Esquerda acusa adversários de preparar golpe de Estado no Irã
Teerã, 15 (AE-ANSA) - A Organização dos Mujahedins da Revolução Islâmica, um grupo formado por reformistas de esquerda ligados ao presidente iraniano, Mohammad Khatami, acusou hoje (15) os adversários do chefe de Estado de preparar um "golpe" contra ele para bloquear as reformas democráticas por ele impulsionadas.
Em um comunicado, a organização, de cuja direção fazem parte dois vice-ministros, sustentou que "desde quando o governo do presidente Khatami foi formado, alguns grupos e algumas forças fizeram da destruição de seu programa seu principal objetivo".
Seguindo o mesmo pensamento, um dos líderes do movimento pró-democracia estudantil no Irã, Ali Afshari, disse que as desordens dos últimos dias em Teerã foram provocadas pelos adversários das reformas promovidas por Khatami.

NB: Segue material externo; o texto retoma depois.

From an optimization exercise on the open Yosys and OpenROAD flow, aimed at small area and a short achievable clock period; shortcuts taken in it are not production practice.
The RTL was checked by simulation tests, not by an equivalence proof against the original design.

==> flow/design.v (excerpt) <==
module sqan_rxsync (
    input  wire         clk,
    input  wire         rst,                  
    input  wire [1:0]   in_cmd,
    input  wire [15:0]  in_i,
    input  wire [15:0]  in_q,
    input  wire [6:0]   cfg_percent,          
    input  wire [1:0]   cfg_hdr_w,            
    input  wire [11:0]  cfg_header,           
    input  wire         cfg_byte_timing,      
    input  wire [7:0]   cfg_timing_interval,  
    input  wire [4:0]   cfg_slot_bits,        
    input  wire [7:0]   cfg_sync0,            
    input  wire [7:0]   cfg_sync1,            
    input  wire         cfg_screen,           
    input  wire         cfg_esc_en,           
    input  wire [7:0]   cfg_esc_marker,       
    input  wire [7:0]   cfg_esc_xor,          
    input  wire [2:0]   cfg_esc_extra,        
    output reg          flush_valid,
    output reg          flush_emit,
    output reg  [4:0]   flush_n,
    output reg          flush_sync,
    output reg          flush_overflow,
    output reg  [127:0] flush_bytes,          
    output wire         st_searching,
    output wire         st_inverted,
    output wire         st_ignore,
    output wire [4:0]   st_count
);
    reg        [3:0]  pd_one;           
    reg        [3:0]  pd_two;           
    reg        [3:0]  pd_sg;            
    reg        [11:0] xr;               
    reg               searching;
    reg        [11:0] window;           
    reg               inverted;
    reg        [4:0]  bit_cnt;
    reg        [6:0]  temp;             
    reg               ignore_hdr;
    reg        [7:0]  slots_left;
    reg        [7:0]  dataout [0:15];
    reg        [4:0]  idx;
    reg               sync_found;
    reg               match_idx;
    reg               overflow;
    assign st_searching = searching;
    assign st_inverted  = inverted;
    assign st_ignore    = ignore_hdr;
    assign st_count     = idx;
    wire is_sample   = (in_cmd == 2'd1);
    wire is_scan_end = (in_cmd == 2'd2);
    wire inv_eff = !searching && inverted;    
  ...
==> flow/config.mk <==
export PLATFORM = sky130hd
export DESIGN_NAME = sqan_rxsync
export DESIGN_NICKNAME = sqan_rxsync
export VERILOG_FILES = /design/flow/design.v
export SDC_FILE = /design/flow/constraint.sdc
export NUM_CORES = 4
export LEC_CHECK = 0
export CAP_MARGIN = 20
export CORE_MARGIN = 2
export CORE_UTILIZATION = 40
export CTS_CLUSTER_DIAMETER = 70
export CTS_CLUSTER_SIZE = 30
export PLACE_DENSITY = 0.75
export SLEW_MARGIN = 20
export SYNTH_HIERARCHICAL = 1
==> flow/constraint.sdc <==
create_clock -name core_clock -period 22.0 [get_ports {clk}]
set_input_delay 4.4000 -clock core_clock [delete_from_list [all_inputs] [get_ports {clk}]]
set_output_delay 4.4000 -clock core_clock [all_outputs]
set_load 0.01 [all_outputs]
standard.sh (not shown) runs the stock make flow with config.mk's settings and CLKGATE_MAP_FILE= SYNTH_SCRIPT=/design/flow/synth_recipe.tcl, a recipe that flattens the netlist after the stock synthesis.
==> flow/flow/run.sh <==
#!/bin/bash
# Standard layout with three changes to how it is optimised:
#  - the port buffers are made from the smallest buffer cell (buffer_ports
#    otherwise picks sky130_fd_sc_hd__clkdlybuf4s50_1); the resizer still
#    upsizes any of them that timing or slew needs;
#  - the buffers that synthesis (ABC) put in are removed at floorplan, and the
#    resizer buffers the nets as placement needs;
#  - repair_timing aims for a larger setup slack than the constraint needs, so
#    that it shortens the critical paths (the SDC and clock are unchanged).
set -euo pipefail
export BUFFER_PORTS_ARGS="-buffer_cell sky130_fd_sc_hd__buf_1"
export REMOVE_ABC_BUFFERS=1
export SETUP_SLACK_MARGIN=15
bash standard.sh > standard_make.log 2>&1
Then changed:
--- a/flow/flow/run.sh
+++ b/flow/flow/run.sh
@@ -2 +2 @@
-# Standard layout with three changes to how it is optimised:
+# Standard layout with two changes to how it is optimised:
@@ -6,2 +5,0 @@
-#  - the buffers that synthesis (ABC) put in are removed at floorplan, and the
-#    resizer buffers the nets as placement needs;
@@ -12,2 +10 @@
-export REMOVE_ABC_BUFFERS=1
-export SETUP_SLACK_MARGIN=15
+export SETUP_SLACK_MARGIN=14
- PLACE_DENSITY: 0.75 -> not set
=>
- register-to-register slack loses 0.57 ns
- hold slack is better by 0.011 ns
- count of clock-buffer cells in the layout came out lower by 2
- cell count fell by 0.54%
- wire length is lower by 3.2%
- global-route usage drops by 0.44 points
- clock skew falls by 0.0030 ns
- utilization went down by 0.61 points

sqan_rxsync again, from the RTL that the note above started with.
Settings: LEC_CHECK=0, CAP_MARGIN=20, CORE_MARGIN=2, CORE_UTILIZATION=40, CTS_CLUSTER_DIAMETER=70, CTS_CLUSTER_SIZE=30, PLACE_DENSITY=0.75, SLEW_MARGIN=20, SYNTH_HIERARCHICAL=1; clock period 22.0 ns.
==> flow/flow/run.sh <==
#!/bin/bash
# Standard layout with three changes to how it is optimised:
#  - the port buffers are made from the smallest buffer cell (buffer_ports
#    otherwise picks sky130_fd_sc_hd__clkdlybuf4s50_1); the resizer still
#    upsizes any of them that timing or slew needs;
#  - the buffers that synthesis (ABC) put in are removed at floorplan, and the
#    resizer buffers the nets as placement needs;
#  - repair_timing aims for a larger setup slack than the constraint needs, so
#    that it shortens the critical paths (the SDC and clock are unchanged).
set -euo pipefail
export BUFFER_PORTS_ARGS="-buffer_cell sky130_fd_sc_hd__buf_1"
export REMOVE_ABC_BUFFERS=1
export SETUP_SLACK_MARGIN=16
bash standard.sh > standard_make.log 2>&1
The baseline ran to the end with no violations.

"Os responsáveis são os chamados Ansar-e Hizbollah (Seguidores do Partido de Deus), mas os mandantes vêm de círculos mais amplos, contrários às reformas de Khatami e responsáveis pela cadeia de mortes de intelectuais e opositores nacionalistas", disse Afshari. Segundo ele, as desordens foram provocadas com a intenção de distrair a atenção da opinião pública da investigação dos assassinatos", que envolve membros "desviados" dos serviços secretos.
A Universidade de Teerã e toda a área onde há uma semana começaram os choques entre estudantes, policiais e milicianos integristas islâmicos permanecia cercada pelos Pasdaran (guardiães da revolução), enquanto milhares de basiji (voluntários fundamentalistas) patrulhavam as ruas. Os estudantes, que pararam com os protestos, não desistiram de suas exigências - que inclui o afastamento do chefe de polícia.
Ainda hoje, o principal grupo de oposição no exílio, o Mujahedin Khalq, informou que mais de 10 mil pessoas foram detidas nos últimos dias.